### config.mk
export PLATFORM = sky130hd
export DESIGN_NAME = running_min_max_mean_tracker
export DESIGN_NICKNAME = d
export VERILOG_FILES = /design/src/rtl/rmmt_pkg.sv /design/src/rtl/running_min_max_mean_tracker.sv /design/src/rtl/rmmt_divider.sv
export VERILOG_INCLUDE_DIRS = /design/src /design/src/rtl
export SDC_FILE = /design/constraint.sdc
export NUM_CORES = 1
export LEC_CHECK = 0
export ABC_AREA = 1
export BUFFER_PORTS_ARGS = -buffer_cell sky130_fd_sc_hd__buf_2
export CORE_MARGIN = 3
export CORE_UTILIZATION = 65
export DETAILED_ROUTE_END_ITERATION = 6
export PLACE_DENSITY = 0.85
export SETUP_SLACK_MARGIN = 0.15
export SLEW_MARGIN = 20
export SYNTH_ARGS = -nofsm -noshare
export SYNTH_HDL_FRONTEND = slang
export SYNTH_SLANG_ARGS = --single-unit
### constraint.sdc
create_clock -name clk -period 5.78 [get_ports clk]
set_input_delay 0.289 -clock clk [delete_from_list [all_inputs] [get_ports clk]]
set_output_delay 0.289 -clock clk [all_outputs]
set_load 0.02 [all_outputs]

_EXERCISE INSTRUCTIONS_.
Print every line of the records above without a single difference.

_THE COMPLETED TASK_.
### config.mk
export PLATFORM = sky130hd
export DESIGN_NAME = running_min_max_mean_tracker
export DESIGN_NICKNAME = d
export VERILOG_FILES = /design/src/rtl/rmmt_pkg.sv /design/src/rtl/running_min_max_mean_tracker.sv /design/src/rtl/rmmt_divider.sv
export VERILOG_INCLUDE_DIRS = /design/src /design/src/rtl
export SDC_FILE = /design/constraint.sdc
export NUM_CORES = 1
export LEC_CHECK = 0
export ABC_AREA = 1
export BUFFER_PORTS_ARGS = -buffer_cell sky130_fd_sc_hd__buf_2
export CORE_MARGIN = 3
export CORE_UTILIZATION = 65
export DETAILED_ROUTE_END_ITERATION = 6
export PLACE_DENSITY = 0.85
export SETUP_SLACK_MARGIN = 0.15
export SLEW_MARGIN = 20
export SYNTH_ARGS = -nofsm -noshare
export SYNTH_HDL_FRONTEND = slang
export SYNTH_SLANG_ARGS = --single-unit
### constraint.sdc
create_clock -name clk -period 5.78 [get_ports clk]
set_input_delay 0.289 -clock clk [delete_from_list [all_inputs] [get_ports clk]]
set_output_delay 0.289 -clock clk [all_outputs]
set_load 0.02 [all_outputs]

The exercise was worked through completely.